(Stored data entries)
/---
What follows belongs to an exercise in optimizing a design on an open flow for small area and a short achievable clock period; a production flow would make more cautious choices. RTL that was checked went through simulation tests only; none was proved equivalent to the original. Power is estimated from default activity; no workload was simulated.

==> 12-20 <==
==> flow/design.v (excerpt) <==
module chip_top
  ( input          clk_i
  , input          reset_i
  , input          v_i
  , input  [31:0]  a_i
  , input  [31:0]  b_i
  , output         v_o
  , output [63:0]  c_o
  );
export LEC_CHECK = 0
export CAP_MARGIN = 20
export CORE_MARGIN = 2
export CORE_UTILIZATION = 65
export PLACE_DENSITY = 0.7
export SETUP_SLACK_MARGIN = 5.0
export SLEW_MARGIN = 20
create_clock -name core_clock -period 7.5 [get_ports {clk_i}]
standard.sh (not shown) runs the stock make flow with config.mk's settings and CLKGATE_MAP_FILE= SYNTH_SCRIPT=/design/flow/synth_recipe.tcl, a recipe that flattens the netlist after the stock synthesis.
==> flow/flow/run.sh <==
#!/bin/bash
# Layout flow: the standard ORFS flow, with a cleaner synthesis netlist.
#  2. the same synthesis again with one change: Yosys's pre-mapping 'abc -fast'
#     (in synth's fine step) is skipped (-noabc) except on the final adder,
#     so extract_fa maps the RTL's full adders without the inverters abc's
#     restructuring leaves between them.  Everything else (ORFS synth.tcl,
#     synth_recipe.tcl, -nofsm -noshare, flatten, renames, final abc
#     mapping) is unchanged.
#  3. flow/polfix.py removes inverters left between self-dual cells.
#  4. the netlist is used only if its registers (names and cell types) are
#     exactly the standard synthesis's; otherwise the standard one is used.
#  5. bash standard.sh finish for the rest of the layout.
# Each tool's output goes to a log file of its own in this folder.
set -u
R=orfs/results/${FLOW_PLATFORM}/chip_top/base
bash standard.sh synth > 1_synth_standard.log 2>&1 || exit 1
cp $R/1_2_yosys.v $R/1_2_yosys_standard.v

# step 2: same make command as standard.sh, own WORK_HOME and synthesis script
# own synthesis script: synth_recipe.tcl with its first line (the synth
# wrapper) replaced; flow/synth_wrap.tcl adds -noabc to synth's fine step
# and runs 'abc -fast' only on the final adder (the logic between the
# carry-save registers fx_r/fy_r and prod_n), which maps better that way.
{ cat flow/synth_wrap.tcl; tail -n +2 synth_recipe.tcl; } > synth_recipe_noabc.tcl
MK=$(grep -m1 '^make ' standard.sh | sed -e "s#SYNTH_SCRIPT=[^ ]*#SYNTH_SCRIPT=$PWD/synth_recipe_noabc.tcl#" -e "s#WORK_HOME=[^ ]*#WORK_HOME=$PWD/orfs_noabc#" -e 's#"${@:-finish}"#synth#')
echo "$MK" > 1_synth_noabc.cmd
ok=0
if bash -c "$MK" > 1_synth_noabc.log 2>&1; then
  N=orfs_noabc/results/${FLOW_PLATFORM}/chip_top/base/1_2_yosys.v
  if python3 flow/polfix.py $N $R/1_2_yosys_fixed.v > polfix.log 2>&1; then
    python3 - $R/1_2_yosys_standard.v $R/1_2_yosys_fixed.v > regcheck.log 2>&1 <<'PY' && ok=1
import re, sys
def regs(f):
    t = open(f).read()
    return sorted(re.findall(r'\n  (sky130_fd_sc_hd__(?:dfxtp|dfrtp|dfstp|dfbbp|dfrbp|dfxbp|edfxtp|sdf\w*|dl\w*)_\d+)\s+(\S+)', t))
a, b = regs(sys.argv[1]), regs(sys.argv[2])
print('registers: standard %d, new %d' % (len(a), len(b)))
sys.exit(0 if a == b and a else 1)
PY
  fi
fi
if [ $ok = 1 ]; then
  echo "using the -noabc netlist" >> regcheck.log
  cp $R/1_2_yosys_fixed.v $R/1_2_yosys.v
  rm -f $R/1_synth.odb $R/1_synth.sdc
else
  echo "using the standard netlist" >> regcheck.log
fi
bash standard.sh finish > 2_finish.log 2>&1
Other scripts of this flow, unchanged in this note and not shown: flow/flow/polfix.py, flow/flow/synth_wrap.tcl
==> 09-06: changes against 12-20 <==
--- a/flow/config.mk
+++ b/flow/config.mk
@@ -9,5 +9,4 @@
 export CORE_MARGIN = 2
-export CORE_UTILIZATION = 65
-export PLACE_DENSITY = 0.7
-export SETUP_SLACK_MARGIN = 5.0
+export CORE_UTILIZATION = 40
+export SETUP_SLACK_MARGIN = 4.8
 export SLEW_MARGIN = 20
==> comparison table <==
quantity	09-06	12-20
Run status	timing/DRC/antenna clean	timing/DRC/antenna clean
Power in combinational cells	12.1 mW	13.6 mW
Layout Utilization	45.7%	73.2%
Critical Path Start	onen10	fx_r[5]
Area delta synth->final	13.0%	11.6%
Half-perimeter wire length after placement	69.5 mm	66.2 mm
Initial core utilization	40.5%	65.6%
Count of plain and timing-repair buffers	174	177
N_taps	1155	696
Total buffers and inverters traversed by the critical path	0	3
Clock latency on the worst-skew pair	0.63 ns	0.65 ns
Switching share of power	43.9%	45.0%
Total vias in the final route	25400	26800
Worst R2R Setup Slack	4.76 ns	4.90 ns
Setup bufs post-CTS	6	15
Slowest stage cell on the critical path	dfxtp_2	a221o_2
Routability Congestion	0.871	0.940
Largest driver fanout on the critical path	32	3
Met2 layer usage reported by global route	36.5%	59.2%
Max Fclk	365 MHz	384 MHz
Number of placement rows	108	85
Power per standard cell area	533 mW/mm^2	568 mW/mm^2
# diodes	0	2


==> inputs of v33 <==
Another version of the RTL of chip_top (not shown whole).
==> flow/config.mk <==
export PLATFORM = sky130hd
export DESIGN_NAME = chip_top
export DESIGN_NICKNAME = chip_top
export VERILOG_FILES = /design/flow/design.v
export SDC_FILE = /design/flow/constraint.sdc
export NUM_CORES = 4
export LEC_CHECK = 0
export CAP_MARGIN = 20
export CORE_MARGIN = 2
export CORE_UTILIZATION = 40
export SETUP_SLACK_MARGIN = 5.0
export SLEW_MARGIN = 20
==> flow/constraint.sdc <==
create_clock -name core_clock -period 7.5 [get_ports {clk_i}]
set_input_delay 1.5000 -clock core_clock [delete_from_list [all_inputs] [get_ports {clk_i}]]
set_output_delay 1.5000 -clock core_clock [all_outputs]
set_load 0.01 [all_outputs]
==> flow/flow/run.sh <==
#!/bin/bash
# Layout flow: the standard ORFS flow, with a cleaner synthesis netlist.
#  2. the same synthesis again with one change: Yosys's pre-mapping 'abc -fast'
#     (in synth's fine step) is skipped (-noabc), so extract_fa maps the
#     RTL's full adders without the inverters abc's restructuring leaves
#     between them.  Everything else (ORFS synth.tcl, synth_recipe.tcl,
#     -nofsm -noshare, flatten, renames, final abc mapping) is unchanged.
#  3. flow/polfix.py removes inverters left between self-dual cells.
#  4. the netlist is used only if its registers (names and cell types) are
#     exactly the standard synthesis's; otherwise the standard one is used.
#  5. bash standard.sh finish for the rest of the layout.
# Each tool's output goes to a log file of its own in this folder.
set -u
R=orfs/results/${FLOW_PLATFORM}/chip_top/base
bash standard.sh synth > 1_synth_standard.log 2>&1 || exit 1
cp $R/1_2_yosys.v $R/1_2_yosys_standard.v

# step 2: same make command as standard.sh, own WORK_HOME and synthesis script
sed '1s/yosys synth -nofsm -noshare /yosys synth -nofsm -noshare -noabc /' synth_recipe.tcl > synth_recipe_noabc.tcl
MK=$(grep -m1 '^make ' standard.sh | sed -e "s#SYNTH_SCRIPT=[^ ]*#SYNTH_SCRIPT=$PWD/synth_recipe_noabc.tcl#" -e "s#WORK_HOME=[^ ]*#WORK_HOME=$PWD/orfs_noabc#" -e 's#"${@:-finish}"#synth#')
echo "$MK" > 1_synth_noabc.cmd
ok=0
if bash -c "$MK" > 1_synth_noabc.log 2>&1; then
  N=orfs_noabc/results/${FLOW_PLATFORM}/chip_top/base/1_2_yosys.v
  if python3 flow/polfix.py $N $R/1_2_yosys_fixed.v > polfix.log 2>&1; then
    python3 - $R/1_2_yosys_standard.v $R/1_2_yosys_fixed.v > regcheck.log 2>&1 <<'PY' && ok=1
import re, sys
def regs(f):
    t = open(f).read()
    return sorted(re.findall(r'\n  (sky130_fd_sc_hd__(?:dfxtp|dfrtp|dfstp|dfbbp|dfrbp|dfxbp|edfxtp|sdf\w*|dl\w*)_\d+)\s+(\S+)', t))
a, b = regs(sys.argv[1]), regs(sys.argv[2])
print('registers: standard %d, new %d' % (len(a), len(b)))
sys.exit(0 if a == b and a else 1)
PY
  fi
fi
if [ $ok = 1 ]; then
  echo "using the -noabc netlist" >> regcheck.log
  cp $R/1_2_yosys_fixed.v $R/1_2_yosys.v
  rm -f $R/1_synth.odb $R/1_synth.sdc
else
  echo "using the standard netlist" >> regcheck.log
fi
bash standard.sh finish > 2_finish.log 2>&1
Other scripts of this flow, unchanged in this note and not shown: flow/flow/polfix.py
==> v39 (differences from v33) <==
Settings changed: SETUP_SLACK_MARGIN 5.0 to 4.8.
==> flow_summary.yaml <==
status:
  status: "timing/DRC/antenna clean"
timing:
  tightest_slew_ns: 0.934
  fin_crit_sh_pct: 39.0
  fmax_ghz: 0.342
  slew_headroom_pct: 37.7
  fin_ws_ns: 4.58
setup_path:
  startpoint: "fy_r[5]"
  crit_chain: "ha_4, a21oi_4, o221a_4, inv_6, buf_6, o221ai_4, nand3_4, buf_12, a21oi_4, buf_4, nand2_2, fa_2, xor2_1"
global_route:
  use_met1_pct: 33.7
cells_and_area:
  fillCellCount: 7693
routing:
  drtIter0Drc: 3154
min_path:
  min_from: "r1_1499"
The numbers above come from v33.

==> flow_summary.yaml <==
pwr:
  pg_comb_mw: 10.8
cells_and_area:
  fillCellCount: 7786
timing:
  fin_crit_sh_pct: 38.4
  fmax_ghz: 0.347
  fin_ws_ns: 4.62
  slew_headroom_pct: 27.3
setup_path:
  startpoint: "fx_r[5]"
  crit_chain: "ha_4, a21oi_4, o221a_4, inv_6, o2111ai_4, a21oi_4, buf_12, a311oi_4, buf_6, o211ai_1, fa_2, xnor2_2, xnor2_1"
min_path:
  min_from: "r1_1497"
global_route:
  use_met1_pct: 33.1
status:
  status: "timing/DRC/antenna clean"
routing:
  drtIter0Drc: 2691
The numbers above come from v39.

No run of this note included a check of the RTL's function; only the layout flow was run.


==> run a: inputs <==
chip_top with an RTL version that a note above also has.
// chip_top
module chip_top
  ( input          clk_i
  , input          reset_i
  , input          v_i
  , input  [31:0]  a_i
  , input  [31:0]  b_i
  , output         v_o
  , output [63:0]  c_o
  );
export LEC_CHECK = 0
export CAP_MARGIN = 20
export CORE_MARGIN = 2
export CORE_UTILIZATION = 70
export PLACE_DENSITY = 0.78
export SETUP_SLACK_MARGIN = 5.0
export SLEW_MARGIN = 20
create_clock -name core_clock -period 7.5 [get_ports {clk_i}]
==> flow/flow/run.sh <==
#!/bin/bash
# Layout flow: the standard ORFS flow, with a cleaner synthesis netlist.
#  2. the same synthesis again with one change: Yosys's pre-mapping 'abc -fast'
#     (in synth's fine step) is skipped (-noabc) except on the final adder,
#     so extract_fa maps the RTL's full adders without the inverters abc's
#     restructuring leaves between them.  Everything else (ORFS synth.tcl,
#     synth_recipe.tcl, -nofsm -noshare, flatten, renames, final abc
#     mapping) is unchanged.
#  3. flow/polfix.py removes inverters left between self-dual cells.
#  4. the netlist is used only if its registers (names and cell types) are
#     exactly the standard synthesis's; otherwise the standard one is used.
#  5. bash standard.sh finish for the rest of the layout.
# Each tool's output goes to a log file of its own in this folder.
set -u
R=orfs/results/${FLOW_PLATFORM}/chip_top/base
bash standard.sh synth > 1_synth_standard.log 2>&1 || exit 1
cp $R/1_2_yosys.v $R/1_2_yosys_standard.v

# step 2: same make command as standard.sh, own WORK_HOME and synthesis script
# own synthesis script: synth_recipe.tcl with its first line (the synth
# wrapper) replaced; flow/synth_wrap.tcl adds -noabc to synth's fine step
# and runs 'abc -fast' only on the final adder (the logic between the
# carry-save registers fx_r/fy_r and prod_n), which maps better that way.
{ cat flow/synth_wrap.tcl; tail -n +2 synth_recipe.tcl; } > synth_recipe_noabc.tcl
MK=$(grep -m1 '^make ' standard.sh | sed -e "s#SYNTH_SCRIPT=[^ ]*#SYNTH_SCRIPT=$PWD/synth_recipe_noabc.tcl#" -e "s#WORK_HOME=[^ ]*#WORK_HOME=$PWD/orfs_noabc#" -e 's#"${@:-finish}"#synth#')
echo "$MK" > 1_synth_noabc.cmd
ok=0
if bash -c "$MK" > 1_synth_noabc.log 2>&1; then
  N=orfs_noabc/results/${FLOW_PLATFORM}/chip_top/base/1_2_yosys.v
  if python3 flow/polfix.py $N $R/1_2_yosys_fixed.v > polfix.log 2>&1; then
    python3 - $R/1_2_yosys_standard.v $R/1_2_yosys_fixed.v > regcheck.log 2>&1 <<'PY' && ok=1
import re, sys
def regs(f):
    t = open(f).read()
    return sorted(re.findall(r'\n  (sky130_fd_sc_hd__(?:dfxtp|dfrtp|dfstp|dfbbp|dfrbp|dfxbp|edfxtp|sdf\w*|dl\w*)_\d+)\s+(\S+)', t))
a, b = regs(sys.argv[1]), regs(sys.argv[2])
print('registers: standard %d, new %d' % (len(a), len(b)))
sys.exit(0 if a == b and a else 1)
PY
  fi
fi
if [ $ok = 1 ]; then
  echo "using the -noabc netlist" >> regcheck.log
  cp $R/1_2_yosys_fixed.v $R/1_2_yosys.v
  rm -f $R/1_synth.odb $R/1_synth.sdc
else
  echo "using the standard netlist" >> regcheck.log
fi
bash standard.sh finish > 2_finish.log 2>&1
Other scripts of this flow, unchanged in this note and not shown: flow/flow/polfix.py, flow/flow/synth_wrap.tcl
==> run b (differences from run a) <==
Settings changed: CORE_UTILIZATION 70 to 60, PLACE_DENSITY 0.78 to not set.
==> run c (differences from run a) <==
Settings changed: CORE_UTILIZATION 70 to 60, CTS_BUF_LIST set to sky130_fd_sc_hd__clkbuf_8, PLACE_DENSITY 0.78 to not set.
==> run d (differences from run a) <==
Settings changed: CORE_UTILIZATION 70 to 40, CTS_CLUSTER_DIAMETER set to 60, CTS_CLUSTER_SIZE set to 24, PLACE_DENSITY 0.78 to not set.
==> qor summary <==
| metric | run d | run b | run a | run c |
|---|---|---|---|---|
| Top fanout value on the critical path | 3 | 1 | 4 | 1 |
| Power Total | 21.7 mW | 22.8 mW | 22.5 mW | 22.3 mW |
| Buf+Inv Stages, Crit Path | 0 | 1 | 0 | 1 |
| Fraction of power consumed by sequential logic | 0.262 | 0.250 | 0.255 | 0.253 |
| # diodes | 1 | 1 | 1 | 3 |
| Global Route met2 Usage | 0.368 | 0.580 | 0.658 | 0.576 |
| Final weighted congestion in routability-driven placement | 0.870 | 0.887 | 0.904 | 0.887 |
| Launch point of the worst hold path | r1_1499$_DFF_P_ | r1_1501$_DFF_P_ | r1_1498$_DFF_P_ | r1_1197$_DFF_P_ |
| Multi-input combinational cell area | 0.0227 mm² | 0.0227 mm² | 0.0226 mm² | 0.0226 mm² |
| Time the final worst path needs with I/O delays and setup | 2.68 ns | 2.55 ns | 2.60 ns | 2.67 ns |
| Net switching fraction of the power | 0.452 | 0.444 | 0.448 | 0.450 |
| Uppermost layer routed | met4 | met5 | met5 | met5 |
| Outcome | timing/DRC/antenna clean | timing/DRC/antenna clean | timing/DRC/antenna clean | timing/DRC/antenna clean |
| Routed length on met2 | 48400 µm | 50600 µm | 49200 µm | 50400 µm |
| Number of well taps | 1155 | 765 | 672 | 765 |

[static timing again, ports no longer ideal]
The flow's constraints put no driver on any port. The routed layouts listed below were extracted and timed again, unchanged, in two steps.
Step 1 sets driving cells, clkbuf_16 on the clock port and buf_2 on the other inputs (assumed; they add their load-dependent delay and slew).
Step 2, shift: input delay + t, output delay - t, t = (earliest + latest rising clock arrival at the registers) / 2. This alone moves slack from input paths to output paths.
a / b / c = ideal ports / drivers / drivers and shift; a / b = the first two.
run	shift t [ns]	setup slack, ns	hold slack, ns	cell pins on the clock port's net
12-20	0.702	4.895 / 4.846 / 4.853	0.327 / 0.327 / 0.327	1
09-06	0.677	4.761 / 4.761 / 4.761	0.309 / 0.309 / 0.309	1
v33	0.672	4.577 / 4.577 / 4.577	0.327 / 0.327 / 0.327	1
v39	0.702	4.620 / 4.620 / 4.620	0.327 / 0.327 / 0.327	1
run a	0.705	4.898 / 4.840 / 4.898	0.327 / 0.327 / 0.327	1
run b	0.686	4.947 / 4.882 / 4.882	0.325 / 0.325 / 0.325	1
run c	0.783	4.831 / 4.768 / 4.890	0.307 / 0.307 / 0.307	1
run d	0.717	4.823 / 4.801 / 4.823	0.333 / 0.333 / 0.333	1
After both steps every run listed still meets setup and hold. For run b, which loses most, drivers alone change the setup slack by -0.065 ns; drivers and shift together by -0.065 ns.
\---
Work to be completed: Check each line above for the string "nofsm" and report how many lines have it, giving only the number.

Result for this task: 4